__HOW TO COMPLETE THIS TASK__. In the entries that follow, find the line containing "wire [31:0] st_x = st_neg ? ~dv : dv;", then output exactly every line from the first through that one.

:: STUDY MATERIAL

This is an optimization exercise on Yosys and OpenROAD, whose aim is small area, a short achievable clock period and few clock cycles per item, not a production implementation.
In this exercise RTL edits were held to simulation tests only and were not proved equivalent to the original.
Power figures rest on the tool's default switching activity, not on a simulated workload.

==> v25 <==
==> flow/design.v <==
module magicgen (
    input  wire         clk,
    input  wire         rst,
    input  wire         cmd_valid,
    output wire         cmd_ready,
    input  wire [129:0] cmd_word,
    output wire         rsp_valid,
    input  wire         rsp_ready,
    output wire [40:0]  rsp_word
);
    localparam [1:0] OP_MUL32  = 2'd0;
    localparam [1:0] OP_SMAGIC = 2'd1;
    localparam [1:0] OP_UMAGIC = 2'd2;
    localparam [1:0] OP_MODINV = 2'd3;
    reg s_idle, s_start, s_pha, s_phb, s_loop, s_resp;
    reg [1:0]  op;
    reg        rng_ok;      
    reg        neg;
    reg [31:0] dv;          
    reg [31:0] nc;          
    reg [31:0] q2;          
    reg        af;          
    reg [31:0] r2;
    reg [32:0] q1;          
    reg [31:0] r1;
    reg [6:0]  p;
    reg [1:0]  o_st;
    reg        o_add;
    reg [5:0]  o_sh;
    assign cmd_ready = s_idle;
    assign rsp_valid = s_resp;
    assign rsp_word  = {o_st, o_add, o_sh, q2};
    wire is_s = (op == OP_SMAGIC);
    wire is_u = (op == OP_UMAGIC);
    wire is_m = (op == OP_MUL32);
    wire is_i = (op == OP_MODINV);
    integer k;
    wire        st_neg = is_s & dv[31];
    wire [31:0] st_a   = st_neg ? ~dv : dv;
    wire [31:0] st_b   = (is_m | is_i) ? {dv[30:0], 1'b0} : 32'h0;
    wire [31:0] st_sum = st_a + st_b + {31'h0, st_neg};
    wire [31:0] st_x = st_neg ? ~dv : dv;
    wire [31:0] sm0 = st_x | (st_x >> 1);
    wire [31:0] sm1 = sm0 | (sm0 >> 2);
    wire [31:0] sm2 = sm1 | (sm1 >> 4);
    wire [31:0] sm3 = sm2 | (sm2 >> 8);
    wire [31:0] smr = sm3 | (sm3 >> 16);
    wire [31:0] lead = smr ^ {1'b0, smr[31:1]};      
    reg  [4:0]  st_L;
    always @(*) begin
        st_L = 5'd0;
        for (k = 0; k < 32; k = k + 1)
            if (lead[k]) st_L = st_L | k[4:0];
    end
    wire        st_pow2 = !st_neg && (((smr >> 1) & dv) == 32'h0);
    reg  [31:0] st_urev;                              
    always @(*) for (k = 0; k < 32; k = k + 1) st_urev[k] = lead[31 - k];
    wire st_s_degen = (dv == 32'h0) || (dv == 32'h1) || (dv == 32'hFFFFFFFF);
    wire st_u_degen = (dv == 32'h0) || (dv == 32'h1);
    wire st_err     = !is_m && (!rng_ok || (is_i && !dv[0]) ||
                      (is_s && st_s_degen) || (is_u && st_u_degen));
    wire st_upow    = is_u && st_pow2;
    wire st_lp      = is_m || is_i;
    wire st_now     = st_err || st_upow;              
    wire [31:0] st_r2 = st_pow2 ? {1'b0, lead[31:1]} : lead;
    wire [6:0]  st_p  = {2'b0, st_L} - {6'h0, st_pow2};
    wire [32:0] l2_a1 = {r2, 1'b0};
    wire [33:0] l2_d1 = {1'b0, l2_a1} - {2'b0, dv};
    wire        l2_b1 = ~l2_d1[33];
    wire [31:0] r2_1  = l2_b1 ? l2_d1[31:0] : l2_a1[31:0];
    wire [31:0] q2_1  = {q2[30:0], l2_b1};
    wire        af_1  = af | q2[31];
    wire        div1 = s_phb;
    wire [1:0]  j1   = is_i ? {r1[1] ^ (r1[0] & dv[1]), r1[0]} : q1[1:0];
    reg  [31:0] mul1;
    always @(*) case (j1)
        2'd0: mul1 = 32'h0;
        2'd1: mul1 = dv;
        2'd2: mul1 = {dv[30:0], 1'b0};
        default: mul1 = nc;
    endcase
    wire [32:0] l1_a1  = div1 ? {r1, 1'b1} : {1'b0, r1};
    wire [32:0] l1_bb1 = div1 ? {1'b0, nc} : {1'b0, mul1};
    wire        l1_sub = div1 | is_i;
    wire [33:0] l1_s1  = {1'b0, l1_a1} + {1'b0, l1_sub ? ~l1_bb1 : l1_bb1} + {33'h0, l1_sub};
    wire        l1_b1  = l1_s1[33];             
    wire [31:0] r1_1   = div1 ? (l1_b1 ? l1_s1[31:0] : l1_a1[31:0])
                              : {2'b00, l1_s1[31:2]};
    wire [32:0] q1_1   = {q1[31:0], l1_b1};
    wire [1:0]  o1     = is_i ? j1 : l1_s1[1:0];
    wire [34:0] ck_x = {2'b0, q1};
    wire [34:0] ck_y = {3'b0, r2};
    wire [34:0] ck_w = {3'b111, ~dv};
    wire [34:0] ck_s = ck_x ^ ck_y ^ ck_w;
    wire [34:0] ck_c = (ck_x & ck_y) | (ck_x & ck_w) | (ck_y & ck_w);
    wire [36:0] ck_f = {2'b0, ck_s} + {1'b0, ck_c, 1'b1};
    wire        stop = (is_u && p == 7'd64) || ((p != 7'd31) && ck_f[35]);
    wire [31:0] val  = neg ? ~q2 : q2 + 32'd1;
    wire [6:0]  sh   = p - 7'd32;
    wire        pa_end = (p == (is_s ? 7'd30 : 7'd31));
    wire        pa_sp  = neg && ({r2, 1'b1} == {1'b0, dv});
    always @(posedge clk) begin
        if (rst) begin
            s_idle <= 1'b1; s_start <= 1'b0; s_pha <= 1'b0;
            s_phb <= 1'b0; s_loop <= 1'b0; s_resp <= 1'b0;
        end else begin
            if (s_idle) begin
                op     <= cmd_word[129:128];
                dv     <= cmd_word[31:0];
                q1     <= {1'b0, cmd_word[95:64]};
                rng_ok <= (cmd_word[63:32] == 32'h0) || (cmd_word[63:31] == {33{1'b1}});
                if (cmd_valid) begin
                    s_idle  <= 1'b0;
                    s_start <= 1'b1;
                end
            end
            if (s_start) begin
                s_start <= 1'b0;
                o_st  <= st_err ? (!rng_ok ? 2'd1 : is_i ? 2'd3 : 2'd2) : 2'd0;
                o_add <= 1'b0;
                o_sh  <= 6'd0;
                p     <= st_lp ? 7'd0 : st_p;
                q2    <= (st_err || !st_upow) ? 32'h0 : {st_urev[30:0], 1'b0};
                nc    <= st_sum;
                dv    <= st_lp ? dv : st_sum;
                r1    <= {31'h0, is_i};
                r2    <= st_r2;
                af    <= 1'b0;
                neg   <= st_neg;
                if (st_lp && !st_err) s_loop <= 1'b1;
                else if (st_now)      s_resp <= 1'b1;
                else                  s_pha  <= 1'b1;
            end
            if (s_pha) begin
                r2 <= r2_1; q2 <= q2_1; af <= af_1;
                p  <= p + 7'd1;
                if (pa_end) begin
                    s_pha <= 1'b0;
                    s_phb <= 1'b1;
                    if (is_s) begin
                        nc <= pa_sp ? 32'h80000000 : {1'b0, ~r2_1[30:0]};
                        q1 <= {32'h0, ~pa_sp};
                        r1 <= pa_sp ? 32'h7FFFFFFF : r2_1;
                    end else begin
                        nc <= ~r2_1;
                        q1 <= 33'd1;
                        r1 <= r2_1;
                    end
                end
            end
            if (s_phb) begin
                r1 <= r1_1; q1 <= q1_1;
                r2 <= r2_1; q2 <= q2_1; af <= af_1;
                p  <= p + 7'd1;
                if (stop) begin
                    q2    <= val;
                    o_add <= is_u & af;
                    o_sh  <= sh[5:0];
                    s_phb <= 1'b0; s_resp <= 1'b1;
                end
            end
            if (s_loop) begin
                r1 <= r1_1;
                q1 <= {2'h0, q1[32:2]};
                q2 <= {o1, q2[31:2]};
                p  <= p + 7'd1;
                if (p == 7'd15) begin s_loop <= 1'b0; s_resp <= 1'b1; end
            end
            if (s_resp && rsp_ready) begin
                s_resp <= 1'b0;
                s_idle <= 1'b1;
            end
        end
    end
endmodule
From an optimization exercise on the open Yosys and OpenROAD flow, aimed at small area, a short achievable clock period and few clock cycles per item; shortcuts taken in it are not production practice.
Where RTL was checked, it was by simulation tests only, not by an equivalence proof against the original.
Only the layout flow was run in runs 2 and 3; the RTL was not checked for function there.

==> flow/design.v, too long to show whole: its modules and the start of the top module <==
// module isg_extract: 706 lines
// module isg_sched: 68 lines
// module csa_row: 640 lines
// module csa_mac: 368 lines
module isg_extract (
    input  wire        clk,
    input  wire        rst,         
    input  wire        cfg_we,
    input  wire [5:0]  cfg_addr,
    input  wire [5:0]  cfg_pos,
    input  wire [6:0]  npos,        
    input  wire [31:0] qstep,       
    input  wire        variant,     
    input  wire        in_valid,
    input  wire [7:0]  in_data,
    output wire        in_ready,
    output reg         done,
    output reg  [63:0] bits_out
);
  // ...
==> flow/run.sh <==
#!/bin/bash
# synth_recipe.tcl (not shown) runs the flow's synth.tcl, then flattens the netlist and writes it again
# the make line also repeats each setting of config.mk as NAME=value (left out here)
make -C /OpenROAD-flow-scripts/flow DESIGN_CONFIG=/design/flow/config.mk WORK_HOME=/design/flow/orfs CLKGATE_MAP_FILE= SYNTH_SCRIPT=/design/flow/synth_recipe.tcl finish
==> flow/config.mk <==
export PLATFORM = sky130hd
export DESIGN_NAME = isg_extract
export DESIGN_NICKNAME = isg_extract
export VERILOG_FILES = /design/flow/design.v
export SDC_FILE = /design/flow/constraint.sdc
export NUM_CORES = 4
export LEC_CHECK = 0
export ABC_AREA = 1
export CAP_MARGIN = 20
export CORE_MARGIN = 2
export CORE_UTILIZATION = 55
export PLACE_DENSITY = 0.7
export SLEW_MARGIN = 20
==> flow/constraint.sdc <==
create_clock -name core_clock -period 13.0 [get_ports {clk}]
set_input_delay 2.6000 -clock core_clock [delete_from_list [all_inputs] [get_ports {clk}]]
set_output_delay 2.6000 -clock core_clock [all_outputs]
set_load 0.01 [all_outputs]
==> qor.txt, run 1 <==
================================================================================
Normalized max-slew margin ........................................        28.2%
End-of-flow core utilization ......................................        61.3%
Area share of xor/xnor cells in the synthesized design ............        7.19%
1st-iter DRT viols ................................................        7,465
Number of tap cells inserted ......................................        2,640
Least setup slack across all paths after layout ...................      8.32 ns
Root buffer selected by CTS .......................................    clkbuf_16
Syn_nets ..........................................................       12,100
Run status ........................................................  timing/DRC/antenna clean
Count of clock buffers in the final design ........................          305
Worst hold slack across all endpoints .............................     0.296 ns
Busiest layer in global routing ...................................         met2
Logic depth of the worst path, buffers included ...................           16
Growth of design area from synthesis to finish ....................        10.9%
Fraction of final layout cells with drive strength greater than 1 .        5.16%
Final weighted congestion of routability-driven global placement ..         1.00
Number of top-level pins ..........................................          130
Post-route fraction of the period consumed by the critical path ...        36.0%
Top sig layer .....................................................         met5
Most flop-heavy register ..........................................        ringv
Bufs w/o clock ....................................................          190
Hold path depth ...................................................            0
Non-filler cells in the finished layout ...........................       13,800
Met2 Wirelength ................................................... 132,000 microns
Crit-path cells ................................................... buf_4 -> clkinv_1 -> buf_4 -> or2_2 -> o21ai_0 -> inv_1 -> ha_1 -> a21oi_1 -> nand2_1 -> a21oi_1 -> o21ai_1 -> a21boi_0 -> o21ai_1 -> a21boi_0 -> o21ai_1 -> xor2_1
Gr usage total ....................................................        28.4%
Worst-path cell with the longest stage delay ......................     a21boi_0
Number of buffers created by CTS ..................................          225
Total count of hold-check failures in the final report ............            0
Via count normalized by instance count ............................         5.57
Leading registers by flop count ................................... ringv (512), pos_tab (384), accv (308)
Share of cell area taken by muxes after synthesis .................      0.0725%
================================================================================
Testbench counts, summed over its fixed seeds: cycles 26,074, items 320.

::::

__RESPONSE BELOW__.
This is an optimization exercise on Yosys and OpenROAD, whose aim is small area, a short achievable clock period and few clock cycles per item, not a production implementation.
In this exercise RTL edits were held to simulation tests only and were not proved equivalent to the original.
Power figures rest on the tool's default switching activity, not on a simulated workload.

==> v25 <==
==> flow/design.v <==
module magicgen (
    input  wire         clk,
    input  wire         rst,
    input  wire         cmd_valid,
    output wire         cmd_ready,
    input  wire [129:0] cmd_word,
    output wire         rsp_valid,
    input  wire         rsp_ready,
    output wire [40:0]  rsp_word
);
    localparam [1:0] OP_MUL32  = 2'd0;
    localparam [1:0] OP_SMAGIC = 2'd1;
    localparam [1:0] OP_UMAGIC = 2'd2;
    localparam [1:0] OP_MODINV = 2'd3;
    reg s_idle, s_start, s_pha, s_phb, s_loop, s_resp;
    reg [1:0]  op;
    reg        rng_ok;      
    reg        neg;
    reg [31:0] dv;          
    reg [31:0] nc;          
    reg [31:0] q2;          
    reg        af;          
    reg [31:0] r2;
    reg [32:0] q1;          
    reg [31:0] r1;
    reg [6:0]  p;
    reg [1:0]  o_st;
    reg        o_add;
    reg [5:0]  o_sh;
    assign cmd_ready = s_idle;
    assign rsp_valid = s_resp;
    assign rsp_word  = {o_st, o_add, o_sh, q2};
    wire is_s = (op == OP_SMAGIC);
    wire is_u = (op == OP_UMAGIC);
    wire is_m = (op == OP_MUL32);
    wire is_i = (op == OP_MODINV);
    integer k;
    wire        st_neg = is_s & dv[31];
    wire [31:0] st_a   = st_neg ? ~dv : dv;
    wire [31:0] st_b   = (is_m | is_i) ? {dv[30:0], 1'b0} : 32'h0;
    wire [31:0] st_sum = st_a + st_b + {31'h0, st_neg};
    wire [31:0] st_x = st_neg ? ~dv : dv;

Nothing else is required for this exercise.